American baseball player (1947–1990)

Larry Eugene Cox (September 11, 1947 – February 17, 1990) was an American professional baseball catcher and coach. He played all or parts of nine seasons in Major League Baseball (MLB), from 1973 until 1982. Cox threw and batted right-handed, standing 5 ft 11 in tall, and weighing 190 lb, during his playing days.

== Early life ==
Cox, a native of Ottawa, Ohio, was a 1965 graduate of Ottawa-Glandorf High School, located in Ottawa. The following year, he was signed by the Philadelphia Phillies as an amateur free agent.

== Playing career ==
After spending seven full seasons in minor league baseball in the club's farm system, Cox debuted with the Phils on April 18, 1973, appeared in one game, and was shuttled back to the minor leagues. He split the 1974–75 seasons between Philadelphia and the minors. On October 24, 1975, Cox was traded to the Minnesota Twins for Sergio Ferrer. He then spent the entire 1976 campaign back in Triple-A for the Twins, then was purchased by the Seattle Mariners.
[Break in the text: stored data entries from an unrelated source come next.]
### config.mk
export PLATFORM = sky130hd
export DESIGN_NAME = word_aligner_slip
export DESIGN_NICKNAME = d
export VERILOG_FILES = /design/src/rtl/wa_pkg.sv /design/src/rtl/wa_rst_sync.sv /design/src/rtl/wa_slip_edge.sv /design/src/rtl/wa_offset_ctr.sv /design/src/rtl/wa_window_sel.sv /design/src/rtl/wa_match.sv /design/src/rtl/word_aligner_slip.sv
export SDC_FILE = /design/constraint.sdc
export NUM_CORES = 1
export LEC_CHECK = 0
export CAP_MARGIN = 10
export CORE_MARGIN = 2
export CORE_UTILIZATION = 45
export DETAILED_ROUTE_END_ITERATION = 10
export PLACE_DENSITY_LB_ADDON = 0.05
export SLEW_MARGIN = 20
export SYNTH_ARGS = -nofsm -noshare
export SYNTH_HDL_FRONTEND = slang
export SYNTH_SLANG_ARGS = --single-unit
### constraint.sdc
create_clock -name clk_i -period 1.5 [get_ports clk_i]
set_input_delay 0.15 -clock clk_i [delete_from_list [all_inputs] [get_ports clk_i]]
set_output_delay 0.15 -clock clk_i [all_outputs]
set_load 0.05 [all_outputs]
### src/rtl/wa_pkg.sv
package wa_pkg;
  // Depth of the reset release synchronizer.
  localparam int unsigned WA_RST_STAGES = 2;
  // Width of an offset counter able to index W bit positions.
  function automatic int unsigned wa_offw(input int unsigned w);
    return (w > 1) ? $clog2(w) : 1;
  endfunction
endpackage

### src/rtl/wa_rst_sync.sv
module wa_rst_sync #(
  parameter int unsigned STAGES = wa_pkg::WA_RST_STAGES
) (
  input  logic clk_i,
  input  logic rst_ni,
  output logic rst_sync_no
);
  logic [STAGES-1:0] chain_q;
  logic [STAGES-1:0] chain_d;

  always_comb begin
    chain_d = {chain_q[STAGES-2:0], 1'b1};
  end

  always_ff @(posedge clk_i or negedge rst_ni) begin
    if (!rst_ni) chain_q <= '0;
    else         chain_q <= chain_d;
  end

  assign rst_sync_no = chain_q[STAGES-1];
endmodule

### src/rtl/wa_slip_edge.sv
module wa_slip_edge (
  input  logic clk_i,
  input  logic rst_ni,
  input  logic slip_req_i,
  output logic slip_step_o
);
  logic req_now_q, req_prev_q;
  logic req_now_d, req_prev_d;

  always_comb begin
    req_now_d  = slip_req_i;
    req_prev_d = req_now_q;
  end

  always_ff @(posedge clk_i or negedge rst_ni) begin
    if (!rst_ni) begin
      req_now_q  <= 1'b0;
      req_prev_q <= 1'b0;
    end else begin
      req_now_q  <= req_now_d;
      req_prev_q <= req_prev_d;
    end
  end

  assign slip_step_o = req_now_q & ~req_prev_q;

  AST_STEP_SINGLE: assert property (@(posedge clk_i) disable iff (!rst_ni)
    slip_step_o |=> !slip_step_o);
endmodule

### src/rtl/wa_offset_ctr.sv
module wa_offset_ctr #(
  parameter int unsigned W    = 8,
  parameter int unsigned OFFW = wa_pkg::wa_offw(W)
) (
  input  logic            clk_i,
  input  logic            rst_ni,
  input  logic            step_i,
  output logic [OFFW-1:0] off_o
);
  localparam logic [OFFW-1:0] LAST = OFFW'(W - 1);

  logic [OFFW-1:0] off_q, off_d;
  logic            off_en;

  always_comb begin
    off_en = step_i;
    off_d  = (off_q == LAST) ? '0 : off_q + 1'b1;
  end

  always_ff @(posedge clk_i or negedge rst_ni) begin
    if (!rst_ni)     off_q <= '0;
    else if (off_en) off_q <= off_d;
  end

  assign off_o = off_q;

  AST_OFF_RANGE: assert property (@(posedge clk_i) disable iff (!rst_ni)
    off_q <= LAST);
  AST_OFF_HOLD: assert property (@(posedge clk_i) disable iff (!rst_ni)
    !step_i |=> $stable(off_q));
  AST_OFF_WRAP: assert property (@(posedge clk_i) disable iff (!rst_ni)
    (step_i && off_q == LAST) |=> off_q == '0);
endmodule

### src/rtl/wa_window_sel.sv
module wa_window_sel #(
  parameter int unsigned W    = 8,
  parameter int unsigned OFFW = wa_pkg::wa_offw(W)
) (
  input  logic [2*W-1:0]  pair_i,
  input  logic [OFFW-1:0] off_i,
  output logic [W-1:0]    word_o
);
  logic [W-1:0] cand [W];

  for (genvar k = 0; k < W; k++) begin : g_cand
    assign cand[k] = pair_i[k +: W];
  end

  always_comb begin
    word_o = '0;
    for (int k = 0; k < W; k++) begin
      if (off_i == OFFW'(k)) word_o = cand[k];
    end
  end
endmodule

### src/rtl/wa_match.sv
module wa_match #(
  parameter int unsigned W = 8
) (
  input  logic [W-1:0] word_i,
  input  logic [W-1:0] pat_i,
  output logic         hit_o
);
  logic [W-1:0] bit_eq;

  for (genvar b = 0; b < W; b++) begin : g_eq
    assign bit_eq[b] = ~(word_i[b] ^ pat_i[b]);
  end

  assign hit_o = &bit_eq;
endmodule

### src/rtl/word_aligner_slip.sv
module word_aligner_slip #(
  parameter int unsigned W = 8
) (
  input  logic         clk_i,
  input  logic         rst_ni,
  input  logic [W-1:0] rx_word_i,
  input  logic         slip_req_i,
  input  logic [W-1:0] align_pat_i,
  output logic [W-1:0] word_o,
  output logic         pat_hit_o
);
  localparam int unsigned OFFW = wa_pkg::wa_offw(W);
  localparam int unsigned PAIRW = 2 * W;

  logic            rst_n;
  logic            slip_step;
  logic [OFFW-1:0] offset;
  logic [W-1:0]    prev_q, prev_d;
  logic [PAIRW-1:0] pair;
  logic [W-1:0]    word_sel;
  logic            hit_d;
  logic [W-1:0]    word_q;
  logic            hit_q;

  wa_rst_sync #(.STAGES(wa_pkg::WA_RST_STAGES)) u_rst (
    .clk_i(clk_i), .rst_ni(rst_ni), .rst_sync_no(rst_n));

  wa_slip_edge u_edge (
    .clk_i(clk_i), .rst_ni(rst_n), .slip_req_i(slip_req_i),
    .slip_step_o(slip_step));

  wa_offset_ctr #(.W(W), .OFFW(OFFW)) u_off (
    .clk_i(clk_i), .rst_ni(rst_n), .step_i(slip_step), .off_o(offset));

  always_comb begin
    prev_d = rx_word_i;
    pair   = {prev_q, rx_word_i};
  end

  wa_window_sel #(.W(W), .OFFW(OFFW)) u_win (
    .pair_i(pair), .off_i(offset), .word_o(word_sel));

  wa_match #(.W(W)) u_cmp (
    .word_i(word_sel), .pat_i(align_pat_i), .hit_o(hit_d));

  always_ff @(posedge clk_i or negedge rst_n) begin
    if (!rst_n) begin
      prev_q <= '0;
      word_q <= '0;
      hit_q  <= 1'b0;
    end else begin
      prev_q <= prev_d;
      word_q <= word_sel;
      hit_q  <= hit_d;
    end
  end

  assign word_o    = word_q;
  assign pat_hit_o = hit_q;

  AST_HIT_IMPLIES_EQ: assert property (@(posedge clk_i) disable iff (!rst_n)
    pat_hit_o |-> (word_o == $past(align_pat_i)));
  AST_MISS_IMPLIES_LOW: assert property (@(posedge clk_i) disable iff (!rst_n)
    (word_o != $past(align_pat_i)) |-> !pat_hit_o);
  AST_ZERO_OFFSET_PASS: assert property (@(posedge clk_i) disable iff (!rst_n)
    (offset == '0 && !slip_step && $past(rst_n)) |=> (word_o == $past(rx_word_i)));
endmodule

# Word level (Yosys, flattened, before mapping)
# Cells that the tools add are included.
[classes] bitwise=18 reduce_logical=2 n_addsub=1 n_eq_ne=7 n_mux=9
[ops] operator="2-to-1 mux 8 bit" count=8
[ops] operator="equality test 3 bit, second input constant" count=4
[ops] operator="NOT 1 bit" count=9
[ops] operator="AND reduction 8 bit" count=1
[ops] operator="XOR 1 bit" count=8
[ops] operator="equality test 3 x 2 -> 1 bit, second input constant" count=2
[ops] operator="adder 3 x 1 -> 3 bit, second input constant" count=1
[ops] operator="equality test 3 x 1 -> 1 bit, second input constant" count=1
[ops] operator="zero test 3 bit" count=1
[ops] operator="2-to-1 mux 3 bit" count=1
[ops] operator="bitwise AND 1 bit" count=1
[totals] elab_cells=44 regBits=23

# Longest topological paths before layout
[depth] word_depth=12 depth_mapped=11 ltp_nobuf=8

# Cells and area by module
# Synthesis repeated with hierarchy kept, for this count alone.
[hier_totals] cells_unflattened=131 area_unflattened_um2=1356.3
[by_module_without_submodules] module="wa_window_sel" area_per_inst_um2=584.3 n_inst=1 seq_area_each_um2=0.0 cells_per_inst=86
[by_module_without_submodules] module="word_aligner_slip" area_per_inst_um2=425.4 n_inst=1 seq_area_each_um2=425.4 cells_per_inst=17
[by_module_without_submodules] module="wa_offset_ctr" area_per_inst_um2=142.6 n_inst=1 seq_area_each_um2=75.1 cells_per_inst=11
[by_module_without_submodules] module="wa_match" area_per_inst_um2=86.3 n_inst=1 seq_area_each_um2=0.0 cells_per_inst=11
[by_module_without_submodules] module="wa_slip_edge" area_per_inst_um2=63.8 n_inst=1 seq_area_each_um2=50.0 cells_per_inst=3
[by_module_without_submodules] module="wa_rst_sync" area_per_inst_um2=53.8 n_inst=1 seq_area_each_um2=50.0 cells_per_inst=3

# Worst setup path before layout
# OpenSTA, ideal clock, no wires.
[synth_path] kind="reg2reg" start="register u_off.off_q[0] (netlist: u_off.off_o[0])" end="register hit_q (netlist: pat_hit_o)" period_less_slack_ps=2077 path_slack_ps=-577 n_path_buf=2 required_ps=1404 stages_incl_launch_ff=10 arrival_ps=1982 cell_sequence="dfrtp_1 -> ha_1 -> ha_1 -> buf_2 -> buf_1 -> nor2_1 -> a31oi_1 -> a211oi_1 -> nand4b_1 -> nor4_2"
[synth_via] elab_chain_len=12 elab_cells_between_ends=33 cone_classes="eq/ne (7); mux (8); bitwise (16); reduce/logical (2)"
[synth_rtl] item="from (decl)" line="wa_offset_ctr.sv:12" rtl="logic [OFFW-1:0] off_q, off_d;"
[synth_rtl] item="from (signal assigned)" line="wa_offset_ctr.sv:21" rtl="if (!rst_ni) off_q <= '0;"
[synth_rtl] item="from (signal assigned)" line="wa_offset_ctr.sv:22" rtl="else if (off_en) off_q <= off_d;"
[synth_rtl] item="zero test 3 bit" line="wa_window_sel.sv:18" rtl="if (off_i == OFFW'(k)) word_o = cand[k];"
[synth_rtl] item="2-to-1 mux 8 bit (7 in a row)" line="wa_window_sel.sv:18"
[synth_rtl] item="2-to-1 mux 8 bit (*)" line="wa_window_sel.sv:18"
[synth_rtl] item="XOR 1 bit" line="wa_match.sv:11" rtl="assign bit_eq[b] = ~(word_i[b] ^ pat_i[b]);"
[synth_rtl] item="NOT 1 bit" line="wa_match.sv:11"
[synth_rtl] item="AND reduction 8 bit (*)" line="wa_match.sv:14" rtl="assign hit_o = &bit_eq;"
[synth_rtl] item="named net hit_d" line="word_aligner_slip.sv:21" rtl="logic hit_d;"
[synth_rtl] item="to (signal assigned)" line="word_aligner_slip.sv:54" rtl="hit_q <= hit_d;"
[synth_rtl] item="to (decl)" line="word_aligner_slip.sv:23" rtl="logic hit_q;"
# Mark *: on every way through the listed nets, which the timed path passes. The rest lies on a longest branch.
# A chain may end at the register's enable or synchronous reset.

# Worst setup path after layout
[layout_path] start="register u_off.off_q[1] (netlist: u_off.off_o[1])" end="register hit_q (netlist: pat_hit_o)"
# The elaborated chain is that of the path after synthesis.

==> results by group <==
Worst setup path
  – Logic depth of the worst register-to-register path: 9
  – Worst setup path category: reg2reg
  – Setup crit end kind: register
  – Data arrival time of the critical path: about 2.4 ns
  – Startpoint types: register
  – Worst-case register-to-register setup slack: -0.74 ns
  – CP Max Fanout: 5
  – Worst r2r src: u_off.off_o[1]$_DFFE_PN0P_
  – Worst reg2reg path endpoint: pat_hit_o$_DFF_PN0_
  – Required time worst endpoint: 1.67 ns

Clocking
  – CTS max path bufs: 2
  – CTS tree: yes
  – Quantity of hold-fixing buffers added after cts: 0
  – Total number of clock tree sinks: 23
  – CTS clk-pin slew, worst paths: roughly 0.09 ns
  – Clock root buffer: clkbuf_8
  – Number of buffers created by CTS: 3
  – Maximum level of the CTS H-tree: 1
  – Clock latency at the later pin of the worst-skew pair: around 0.28 ns

Timing
  – Unrepaired setup endpoints after global routing: true
  – Setup violations, final: 9
  – Worst Setup Slack, final: -0.738 ns
  – Max Fclk: roughly 450 MHz
  – Time the final worst path needs with I/O delays and setup: 2.24 ns
  – Final number of hold-violating endpoints: 0
  – Final period utilization: 149%
  – Worst setup skew after layout: 0.00626 ns
  – Max-slew violation total from the final report: 0

Route
  – Via count: approximately 2100
  – DRT Pass-1 Iters: 4
  – Wirelength per Cell: between 15 and 20 um
  – Vias per cell: 5.88
  – Antenna violation net count after detailed routing: 0
  – Post-route DRC: 0
  – Total length of routed wires: 6210 um
  – Number of DRC markers in iteration 0: around 140

Global route
  – Wire length of the first global-routing pass: 9950 um
  – Vias in the first global route: just over 2000
  – Grt total ovfl: 0
  – Initial antenna violation count: 0
  – Pin count of the biggest net entering global routing: 22
  – Gr usage total: between 20% and 30%

Die
  – Initial Util: roughly 47%
  – Count of standard-cell rows: 23
  – Die outline height: between 60 and 70 um
  – Horizontal die dimension: 68.3 um
  – Top-level port count: 28
  – Core Region: 4000 um2
  – Die area: around 4700 um2

Layout
  – Layout filler cell count: approximately 300
  – Share of the core filled with cells: roughly 73%
  – Final nets: around 330
  – Proportion of layout cells with a drive suffix above 1: between 40 and 50%
  – Post-Layout Inst Area: between 2000 and 3000 um2
  – Layout Area Growth over Synthesis: 55.8%
  – Fin cells: 358
  – Antenna Cells: 0

Yosys
  – Sequential area share after synthesis: roughly 31%
  – Distinct cell type count after synthesis: 57
  – EDFF count, synth: 0
  – Area of the mapped netlist: approximately 1900 um2
  – Syn_area_per_cell: between 8 and 9 um2
  – Asr flop ratio synth: 100%
  – Synthesized instance count: about 220
  – Yosys warnings: 0
  – Synthesized netlist net count: around 240
  – Top_reg_cell synth: dfrtp_1
  – Synth Register Bits: 23

Run status
  – Violated checks: negative setup slack
  – Status: finished with violations

Power and ir drop
  – Max rail drop VDD: between 0.0009 and 0.001 V
  – Cell leakage power: 1.32 nW
  – Final Power: approximately 5.4 mW
  – Power density cells: approximately 1900 nW/um2

Min path
  – Classification of the worst-slack hold path: in2async

Placement
  – Cell total after placement: around 340
  – Number of port buffers: 27
  – Cell area after placement: ~2600 um2
  – Final HPWL from detailed placement: roughly 4500 um
  – RePlAce Congestion: between 0.9 and 1

Job
  – Max Cap Violations: 0
## cell usage after synthesis, types with 3 or more instances
cell | number | area share, %
nor2_1 | 14 | 2.8
nor3_1 | 4 | 1.1
inv_1 | 16 | 3.2
o21ai_0 | 8 | 2.2
o22ai_1 | 4 | 1.3
a211oi_1 | 5 | 2.0
o32ai_1 | 3 | 1.4
buf_6 | 5 | 3.0
a21o_1 | 3 | 1.2
dfrtp_1 | 23 | 31
nand3_1 | 5 | 1.3
buf_4 | 4 | 1.6
a221oi_2 | 7 | 5.6
clkbuf_1 | 3 | 0.60
ha_1 | 6 | 4.0
nor2b_1 | 3 | 1.0
a31oi_1 | 3 | 1.0
buf_2 | 5 | 1.3
nor3b_1 | 3 | 1.2
nand3b_1 | 6 | 2.4
nand2_1 | 28 | 5.6
a21oi_1 | 19 | 5.1
## area by class of cell
class | count | area (um2) | share of cell area, %
multi-input cells | 162 | 1320 | 45.3
repair buffers | 103 | 841 | 29.0
well taps | 50 | 62.6 | 2.16
flip-flops and latches | 23 | 577 | 19.9
clock inverters | 1 | 5.00 | 0.172
inverters | 16 | 60.1 | 2.07
clock buffers | 3 | 41.3 | 1.42
## logic make-up after synthesis
kind of cell / after synthesis / synth area share [%]
and+or+nand+nor: 77 / 22.5
AOI/OAI and AO/OA: 74 / 30.4
buffers and inverters: 34 / 10.0
DFF: 23 / 30.9
adders and majority gates: 6 / 4.03
xor gates and xnor gates: 3 / 1.41
other: 1 / 0.201
muxes: 1 / 0.538
## worst max-delay path, cell delays in order, from the launching register on
cell	delay (ns)
dfrtp_1	0.43
ha_2	0.22
ha_2	0.17
or2_4	0.28
buf_6	0.15
a221oi_4	0.27
o21ai_2	0.10
o32a_1	0.30
nand4b_1	0.16
nor4_2	0.05
## what timing repair did
item                                    in CTS  in global routing
buffers inserted                            13                  1
resized for setup                           28                 16
endpoints found under the setup margin      11                 11
pin swaps                                   11                  6
## placed cells by master (no fill, tap or decap), types with 4 or more instances in the layout
cell type | Yosys | routed
a21oi_1 | 19 | 14
nand3b_1 | 6 | 6
inv_1 | 16 | 12
a221oi_2 | 7 | 5
buf_4 | 4 | 79
buf_6 | 5 | 6
nand2_1 | 28 | 26
inv_2 | 0 | 4
o21ai_0 | 8 | 4
o22ai_1 | 4 | 4
a211oi_1 | 5 | 4
nor2_1 | 14 | 12
clkdlybuf4s50_1 | 0 | 18
nand3_1 | 5 | 5
dfrtp_1 | 23 | 22
a21oi_2 | 1 | 4
## worst max-delay path by stage
stage                                     from                   to  slack [ns]  cells after the start
global route        u_off.off_o[0]$_DFFE_PN0P_  pat_hit_o$_DFF_PN0_       -0.88                      9
CTS                 u_off.off_o[1]$_DFFE_PN0P_  pat_hit_o$_DFF_PN0_       -0.74                      8
detailed placement  u_off.off_o[0]$_DFFE_PN0P_  pat_hit_o$_DFF_PN0_       -0.83                      9
finish              u_off.off_o[1]$_DFFE_PN0P_  pat_hit_o$_DFF_PN0_       -0.74                      9
floorplan           u_off.off_o[0]$_DFFE_PN0P_  pat_hit_o$_DFF_PN0_       -0.55                      9
global placement    u_off.off_o[0]$_DFFE_PN0P_  pat_hit_o$_DFF_PN0_       -0.76                      9
## through the flow
| stage | TNS (ns) | hold WS [ns] | setup WS [ns] |
|---|---|---|---|
| 2_1_floorplan | -1.84 | -0.146 | -0.546 |
| 3_3_place_gp | -4.04 | 0.225 | -0.763 |
| 3_5_place_dp | -4.52 | 0.233 | -0.832 |
| 4_1_cts | -3.96 | 0.0329 | -0.736 |
| 5_1_grt | -4.91 | 0.0322 | -0.879 |
| 6_report | -4.07 | 0.0293 | -0.738 |
## where the power goes
group	total, mW	switching, mW	internal, mW	leakage (nW)
Sequential	0.861	0.0839	0.777	0.278
Clock	0.414	0.228	0.186	0.0255
Combinational	4.13	2.19	1.94	1.02
## state kept, by name, summed over array words and instances, names as in the netlist
| register | cells |
|---|---|
| pat_hit_o | 1 |
| prev_q | 7 |
| u_edge.req_now_q | 1 |
| u_edge.req_prev_q | 1 |
| u_off.off_o | 3 |
| u_rst.chain_q | 2 |
| word_o | 8 |
## routing by layer
layer	part of all wire [%]	GRT usage [%]	vias up
met5	0	0	-
met4	2.3	10.3	0
met3	4.7	4.11	14
met2	51	50.0	85
met1	41	36.0	1029
li1	-	-	978
Power figures use the tool's default switching activity.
He was traded along with Willie Horton, Rick Honeycutt, Leon Roberts and Mario Mendoza from the Mariners to the Texas Rangers for Richie Zisk, Jerry Don Gleaton, Rick Auerbach, Ken Clay, Brian Allard and minor-league right-handed pitcher Steve Finch in an 11-player blockbuster deal on December 18, 1980.

Cox made the majors for five full seasons, playing for the Mariners (1977), Chicago Cubs (1978), the Mariners again (in 1979 and 1980) and Texas Rangers (1981). He returned to the Cubs briefly in May 1982 but spent most of that season as a coach in the minors. He played in 382 career major league games in his career with 182 hits in 825 at bats (a .221 batting average). He hit 12 home runs and had 85 RBI.

== Managerial and coaching career ==
Cox remained in the Cub organization as a minor league manager from 1983 to 1987, and became the bullpen coach on Don Zimmer's staff in 1988–89, including the Cubs' 1989 NL East champion team.

Cox died on February 17, 1990, of a heart attack while playing racquetball in Bellefontaine, Ohio, at the age of 42.